Italian scientists are creating a genetic database to conserve the taste and smells of Italy's different tomato varieties, the National Research Council (CNR) said Tuesday.
The genes of the San Marzano plum tomato and the pink Sorrento tomato are among those that will be recorded for posterity in the database as part of Italy's Plants for the Future project.
''We are trying to link genes and proteins to specific flavours, smells and colours in the tomato varieties that are typical of the Italian regions in the centre and south,'' explained Stefania Grillo of CNR's Plant Genetics Institute.
Universities across Italy are participating in the Plants for the Future project, which aims to help solve the global food crisis through biotechnology techniques, creating plants that have higher resistance to disease and climatic conditions but concentrating on 'traditional' Italian crops.
''It be possible to increase the quantity of products requested by the food industry while offering consumers healthier products with a higher nutritional quality that are less expensive,'' said the platform's scientific coordinator Roberto Tuberosa.

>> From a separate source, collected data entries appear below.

--- config.mk ---
export PLATFORM = sky130hd
export DESIGN_NAME = cell_lut_addr_gen
export DESIGN_NICKNAME = d
export VERILOG_FILES = /design/src/rtl/lut_addr_pkg.sv /design/src/rtl/lut_cfg_bank.sv /design/src/rtl/lut_key_build.sv /design/src/rtl/lut_addr_sum.sv /design/src/rtl/cell_lut_addr_gen.sv
export SDC_FILE = /design/constraint.sdc
export NUM_CORES = 1
export LEC_CHECK = 0
export CAP_MARGIN = 20
export CELL_PAD_IN_SITES_DETAIL_PLACEMENT = 0
export CELL_PAD_IN_SITES_GLOBAL_PLACEMENT = 1
export CORE_MARGIN = 2
export CORE_UTILIZATION = 46
export CTS_BUF_LIST = sky130_fd_sc_hd__clkbuf_2
export DETAILED_ROUTE_END_ITERATION = 8
export PLACE_DENSITY = 0.95
export SYNTH_ARGS = -nofsm -noshare
export SYNTH_HDL_FRONTEND = slang
export SYNTH_SLANG_ARGS = --single-unit
--- constraint.sdc ---
create_clock -name clk -period 6.65 [get_ports clk]
set_input_delay 0.9975 -clock clk [delete_from_list [all_inputs] [get_ports clk]]
set_output_delay 0.9975 -clock clk [all_outputs]
set_load 0.005 [all_outputs]
--- src/rtl/lut_addr_pkg.sv ---
package lut_addr_pkg;

    localparam int unsigned ADDR_W    = 32;
    localparam int unsigned VPI_W     = 12;
    localparam int unsigned VCI_W     = 16;
    localparam int unsigned IDX_MIN   = 17;
    localparam int unsigned SIZE_W    = 2;
    localparam int unsigned IDX_MAX   = IDX_MIN + (1 << SIZE_W) - 1;
    localparam int unsigned CNT_W     = 5;
    localparam int unsigned PORT_W    = 2;
    localparam int unsigned SEL_W     = 2;

    typedef enum logic [SEL_W-1:0] {
        SEL_BASE = 2'd0,
        SEL_SIZE = 2'd1,
        SEL_VCNT = 2'd2,
        SEL_NONE = 2'd3
    } cfg_sel_e;

    typedef struct packed {
        logic [ADDR_W-1:0] base;
        logic [SIZE_W-1:0] size;
        logic [CNT_W-1:0]  vcnt;
    } port_cfg_t;

    typedef enum logic {
        ST_EMPTY = 1'b0,
        ST_FULL  = 1'b1
    } out_state_e;

endpackage

--- src/rtl/lut_cfg_bank.sv ---
module lut_cfg_bank
    import lut_addr_pkg::*;
#(
    parameter int unsigned NPORTS    = 3,
    parameter int unsigned VCNT_INIT = 16
) (
    input  logic                          clk,
    input  logic                          rst_n,
    input  logic                          we,
    input  logic [PORT_W-1:0]             wport,
    input  logic [SEL_W-1:0]              wsel,
    input  logic [ADDR_W-1:0]             wdata,
    output port_cfg_t [NPORTS-1:0]        cfg_o
);

    for (genvar p = 0; p < NPORTS; p++) begin : g_port
        port_cfg_t cfg_q;
        logic      hit;

        assign hit = we && (wport == PORT_W'(p));

        always_ff @(posedge clk) begin
            if (!rst_n) begin
                cfg_q.base <= '0;
                cfg_q.size <= '0;
                cfg_q.vcnt <= CNT_W'(VCNT_INIT);
            end else if (hit) begin
                unique case (cfg_sel_e'(wsel))
                    SEL_BASE: cfg_q.base <= wdata;
                    SEL_SIZE: cfg_q.size <= wdata[SIZE_W-1:0];
                    SEL_VCNT: cfg_q.vcnt <= wdata[CNT_W-1:0];
                    SEL_NONE: cfg_q      <= cfg_q;
                endcase
            end
        end

        assign cfg_o[p] = cfg_q;
    end

endmodule

--- src/rtl/lut_key_build.sv ---
module lut_key_build
    import lut_addr_pkg::*;
(
    input  logic [SIZE_W-1:0]  size,
    input  logic [CNT_W-1:0]   vcnt,
    input  logic [VPI_W-1:0]   vpi,
    input  logic [VCI_W-1:0]   vci,
    output logic [IDX_MAX-1:0] key,
    output logic               bad
);

    localparam int unsigned WW = 6;

    logic [WW-1:0]      idx_w;
    logic [WW-1:0]      room;
    logic [IDX_MAX-1:0] vpi_ext;
    logic [IDX_MAX-1:0] vci_ext;
    logic [IDX_MAX-1:0] vpi_sh;

    always_comb begin
        idx_w   = WW'(IDX_MIN) + WW'(size);
        room    = WW'(vcnt) + WW'(VPI_W);
        bad     = (vcnt > CNT_W'(VCI_W)) || (idx_w > room);
        vpi_ext = IDX_MAX'(vpi);
        vci_ext = IDX_MAX'(vci);
        vpi_sh  = vpi_ext << vcnt;
    end

    for (genvar i = 0; i < IDX_MAX; i++) begin : g_bit
        always_comb begin
            if (WW'(i) >= idx_w) begin
                key[i] = 1'b0;
            end else if (CNT_W'(i) < vcnt) begin
                key[i] = vci_ext[i];
            end else begin
                key[i] = vpi_sh[i];
            end
        end
    end

endmodule

--- src/rtl/lut_addr_sum.sv ---
module lut_addr_sum
    import lut_addr_pkg::*;
#(
    parameter int unsigned ENTRY_SHIFT = 3
) (
    input  logic [ADDR_W-1:0]  base,
    input  logic [IDX_MAX-1:0] key,
    output logic [ADDR_W-1:0]  addr,
    output logic               carry
);

    logic [ADDR_W:0] scaled;
    logic [ADDR_W:0] total;

    always_comb begin
        scaled = (ADDR_W+1)'(key) << ENTRY_SHIFT;
        total  = {1'b0, base} + scaled;
        addr   = total[ADDR_W-1:0];
        carry  = total[ADDR_W];
    end

endmodule

--- src/rtl/cell_lut_addr_gen.sv ---
module cell_lut_addr_gen
    import lut_addr_pkg::*;
#(
    parameter int unsigned NPORTS      = 3,
    parameter int unsigned ENTRY_SHIFT = 3,
    parameter int unsigned VCNT_INIT   = 16
) (
    input  logic              clk,
    input  logic              rst_n,
    input  logic              cfg_we,
    input  logic [1:0]        cfg_port,
    input  logic [1:0]        cfg_sel,
    input  logic [31:0]       cfg_wdata,
    input  logic              hdr_valid,
    output logic              hdr_ready,
    input  logic [1:0]        hdr_port,
    input  logic [11:0]       hdr_vpi,
    input  logic [15:0]       hdr_vci,
    output logic              out_valid,
    input  logic              out_ready,
    output logic [31:0]       out_addr,
    output logic              out_cfg_err,
    output logic              out_ovf
);

    port_cfg_t [NPORTS-1:0] cfg_all;
    port_cfg_t              cfg_sel_q;
    logic                   port_bad;
    logic [IDX_MAX-1:0]     key;
    logic                   key_bad;
    logic [ADDR_W-1:0]      sum_addr;
    logic                   sum_carry;
    logic                   any_bad;
    logic                   take;
    out_state_e             state_q;
    out_state_e             state_d;

    lut_cfg_bank #(
        .NPORTS    (NPORTS),
        .VCNT_INIT (VCNT_INIT)
    ) u_bank (
        .clk   (clk),
        .rst_n (rst_n),
        .we    (cfg_we),
        .wport (cfg_port),
        .wsel  (cfg_sel),
        .wdata (cfg_wdata),
        .cfg_o (cfg_all)
    );

    always_comb begin
        cfg_sel_q = '0;
        port_bad  = 1'b1;
        for (int p = 0; p < NPORTS; p++) begin
            if (hdr_port == PORT_W'(p)) begin
                cfg_sel_q = cfg_all[p];
                port_bad  = 1'b0;
            end
        end
    end

    lut_key_build u_key (
        .size (cfg_sel_q.size),
        .vcnt (cfg_sel_q.vcnt),
        .vpi  (hdr_vpi),
        .vci  (hdr_vci),
        .key  (key),
        .bad  (key_bad)
    );

    lut_addr_sum #(
        .ENTRY_SHIFT (ENTRY_SHIFT)
    ) u_sum (
        .base  (cfg_sel_q.base),
        .key   (key),
        .addr  (sum_addr),
        .carry (sum_carry)
    );

    assign any_bad   = port_bad || key_bad;
    assign hdr_ready = (state_q == ST_EMPTY) || out_ready;
    assign take      = hdr_valid && hdr_ready;
    assign out_valid = (state_q == ST_FULL);

    // State register
    always_ff @(posedge clk) begin
        if (!rst_n) begin
            state_q <= ST_EMPTY;
        end else begin
            state_q <= state_d;
        end
    end

    // Next state: T_LOAD, T_STALL, T_REFILL, T_DRAIN
    always_comb begin
        state_d = state_q;
        unique case (state_q)
            ST_EMPTY: if (take) state_d = ST_FULL;
            ST_FULL:  begin
                if (out_ready && !hdr_valid) state_d = ST_EMPTY;
                else                         state_d = ST_FULL;
            end
        endcase
    end

    // Output registers
    always_ff @(posedge clk) begin
        if (!rst_n) begin
            out_addr    <= '0;
            out_cfg_err <= 1'b0;
            out_ovf     <= 1'b0;
        end else if (take) begin
            out_cfg_err <= any_bad;
            out_addr    <= any_bad ? '0 : sum_addr;
            out_ovf     <= any_bad ? 1'b0 : sum_carry;
        end
    end

endmodule

Word level (Yosys, flattened, before mapping)
Index checks and enable logic that the tools add are counted.
{"block": "op_classes", "bitwise": 1, "addsub": 3, "n_eq_ne": 6, "n_shift": 1, "mux": 51, "reduce_logical": 21, "n_lt_le_gt_ge": 42}
{"cell": "$mux W39", "n": 3}
{"cell": "$ge A4 B6 Y1 const A", "n": 8}
{"cell": "$mux W1", "n": 46}
{"cell": "$lt A4 B5 Y1 const A", "n": 8}
{"cell": "$add A32 B23 Y33", "n": 1}
{"cell": "$mux W32", "n": 1}
{"cell": "$ge A3 B6 Y1 const A", "n": 4}
{"cell": "$ge A5 B6 Y1 const A", "n": 4}
{"cell": "$lt A3 B5 Y1 const A", "n": 4}
{"cell": "$lt A5 B5 Y1 const A", "n": 4}
{"cell": "$shl A12 B5 Y20", "n": 1}
{"cell": "$reduce_and A2 Y1", "n": 9}
{"cell": "$ge A1 B6 Y1 const A", "n": 2}
{"cell": "$ge A2 B6 Y1 const A", "n": 2}
{"cell": "$lt A1 B5 Y1 const A", "n": 2}
{"cell": "$lt A2 B5 Y1 const A", "n": 2}
{"cell": "$add A5 B2 Y6 const A", "n": 1}
{"cell": "$add A5 B4 Y6 const B", "n": 1}
{"cell": "$eq A2 B1 Y1 const B", "n": 3}
{"cell": "$eq A2 B2 Y1 const B", "n": 3}
{"cell": "$gt A6 B6 Y1", "n": 1}
{"cell": "$logic_not A2 Y1", "n": 3}
{"cell": "$gt A5 B5 Y1 const B", "n": 1}
{"cell": "$logic_and A1 B1 Y1", "n": 5}
{"cell": "other kinds (4)", "n": 6}
{"block": "totals", "regBits": 152, "word_cells": 138, "in_bits": 71}

Longest topological paths before layout
Gate-level depths: netlist (run 1).
{"block": "logic_depth", "ltp_word": 9, "mapped_depth": 20, "mapped_depth_nobuf": 16}

Cells and area by module
Synthesis (run 1) repeated with hierarchy kept, for this count alone.
{"block": "hier_totals", "hier_cells": 1055, "hier_area_um2": 8991.1}
{"mod": "lut_cfg_bank", "seq_area_each_um2": 2342.2, "n_inst": 1, "area_per_inst_um2": 4374.2, "cells_each": 430}
{"mod": "cell_lut_addr_gen", "seq_area_each_um2": 700.7, "n_inst": 1, "area_per_inst_um2": 2238.4, "cells_each": 292}
{"mod": "lut_addr_sum", "seq_area_each_um2": 0.0, "n_inst": 1, "area_per_inst_um2": 1199.9, "cells_each": 169}
{"mod": "lut_key_build", "seq_area_each_um2": 0.0, "n_inst": 1, "area_per_inst_um2": 1178.6, "cells_each": 164}

Worst setup path after synthesis (run 1)
OpenSTA, ideal clock, no wires.
{"block": "synth_path", "kind": "input to register", "start": "input port hdr_port[0]", "end": "register out_addr[21]", "setup_ns": 0.117, "path_buffers": 3, "required_ns": 6.533, "path_stages": 18, "slack_ns": 1.949, "t_arrival_ns": 4.584, "cell_sequence": "buf_2 > buf_4 > mux2i_1 > a2bb2oi_1 > clkbuf_1 > nand2_1 > nor2_1 > nand2_1 > mux2_2 > ha_1 > fa_1 > a211oi_1 > o21ai_0 > a31oi_1 > a21oi_1 > a221oi_1 > xnor2_1 > o21ai_1"}
{"block": "synth_via", "elab_chain_len": 9, "elab_cells_between_ends": 94}
{"item": "start, declared", "line_no": "cell_lut_addr_gen.sv:16", "source": "input logic [1:0] hdr_port,"}
{"item": "$logic_not A2 Y1", "line_no": "cell_lut_addr_gen.sv:55", "source": "if (hdr_port == PORT_W'(p)) begin"}
{"item": "$mux W39 (3 in a row)", "line_no": "cell_lut_addr_gen.sv:55"}
{"item": "$add A5 B2 Y6, or another cell as far along", "line_no": "lut_key_build.sv:21", "source": "idx_w = WW'(IDX_MIN) + WW'(size);"}
{"item": "$ge A1 B6 Y1, or another cell as far along", "line_no": "lut_key_build.sv:31", "source": "if (WW'(i) >= idx_w) begin"}
{"item": "$mux W1 / $logic_or A1 B1 Y1 (equally long branches)", "line_no": "lut_key_build.sv:31, lut_key_build.sv:23"}
{"item": "$add A32 B23 Y33 / $logic_or A1 B1 Y1 (equally long branches)", "line_no": "lut_addr_sum.sv:17, cell_lut_addr_gen.sv:80"}
{"item": "$mux W32 *", "line_no": "cell_lut_addr_gen.sv:114", "source": "out_addr <= any_bad ? '0 : sum_addr;"}
{"item": "end signal, assigned", "line_no": "cell_lut_addr_gen.sv:114"}
{"item": "end, declared", "line_no": "cell_lut_addr_gen.sv:21", "source": "output logic [31:0] out_addr,"}
Mark *: on every way between the ends. The rest lies on a longest branch, timed or not.
A chain may end at the register's enable or synchronous reset.

Worst setup path after layout (run 1)
{"block": "layout_path", "start": "input port hdr_port[1]", "end": "register out_addr[30]"}
Same word-level chain as after synthesis.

Researchers at the universities of Verona and Udine are mapping the genomes of the Corvina and Tocai vines and will then study the functions of genes that play a part in the principal phases of vine maturation.
Reacting to the presentation of the Plants for the Future project, the Association of Biotechnology Companies (Assobiotec) called on the government to restart experimentation in the field of genetically modified organisms (GMO).

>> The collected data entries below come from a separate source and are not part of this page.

==> config.mk <==
export PLATFORM = sky130hd
export DESIGN_NAME = otp_link_seq
export DESIGN_NICKNAME = d
export VERILOG_FILES = /design/src/rtl/otp_seq_pkg.sv /design/src/rtl/otp_crc8.sv /design/src/rtl/otp_stage_buf.sv /design/src/rtl/otp_cell_array.sv /design/src/rtl/otp_link_seq.sv
export SDC_FILE = /design/constraint.sdc
export NUM_CORES = 2
export LEC_CHECK = 0
export CAP_MARGIN = 0
export CORE_AREA = 3 3 204 355
export CTS_BUF_LIST = sky130_fd_sc_hd__clkbuf_8
export DETAILED_ROUTE_END_ITERATION = 10
export DIE_AREA = 0 0 207 358
export PLACE_DENSITY = 0.87
export SETUP_SLACK_MARGIN = 0.4
export SLEW_MARGIN = 20
export SYNTH_ARGS = -nofsm -noshare
export SYNTH_HDL_FRONTEND = slang
export SYNTH_SLANG_ARGS = --single-unit
==> constraint.sdc <==
create_clock -name clk -period 53.7 [get_ports clk]
set_input_delay 10.74 -clock clk [delete_from_list [all_inputs] [get_ports clk]]
set_output_delay 10.74 -clock clk [all_outputs]
set_load 0.05 [all_outputs]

According to Assobiotec, the global price of food is increasing while Italy has ''abandoned scientific research on food products able to lead to the selection of more productive and resistant species''.
The issue of genetically modified crops - as opposed to 'natural' hybridization - is particularly explosive in Italy, and the traditional stance of Italian governments has been one of blanket opposition to biotech products in any form.

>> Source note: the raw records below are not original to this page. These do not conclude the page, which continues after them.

===== src/rtl/pic_pkg.sv =====
package pic_pkg;
  typedef enum logic [2:0] {
    ST_IDLE,
    ST_REQ,
    ST_WAITV,
    ST_BR1,
    ST_BR2
  } pic_state_e;
endpackage


===== src/rtl/pic_sync.sv =====
module pic_sync #(
  parameter int W = 9
) (
  input  logic         clk,
  input  logic         rst_n,
  input  logic [W-1:0] d,
  output logic [W-1:0] q
);
  always_ff @(posedge clk) begin
    if (!rst_n) q <= '0;
    else        q <= d;
  end
endmodule


===== src/rtl/pic_enc.sv =====
// Highest set bit, returned as a level: 0 = none, bit i -> i+1
module pic_enc #(
  parameter int W  = 9,
  parameter int LW = 4
) (
  input  logic [W-1:0]  v,
  output logic [LW-1:0] lvl
);
  function automatic logic [LW-1:0] hi_lvl(input logic [W-1:0] x);
    logic [LW-1:0] r;
    r = '0;
    for (int i = 0; i < W; i++)
      if (x[i]) r = LW'(i + 1);
    return r;
  endfunction

  assign lvl = hi_lvl(v);
endmodule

The new government appears to have softened this stance.
Nevertheless, as the largest producer of organic crops in Europe and the fourth largest in the world, there is a widespread fear in Italy of the potential damage resulting from accidental GM contamination.
A 2007 poll by the National Food and Nutrition Research Institute found that 82% of Italy's farmers would refuse to grow GM crops on their land if given the choice, while eight out of ten consumers distrust them, describing them as ''less natural''.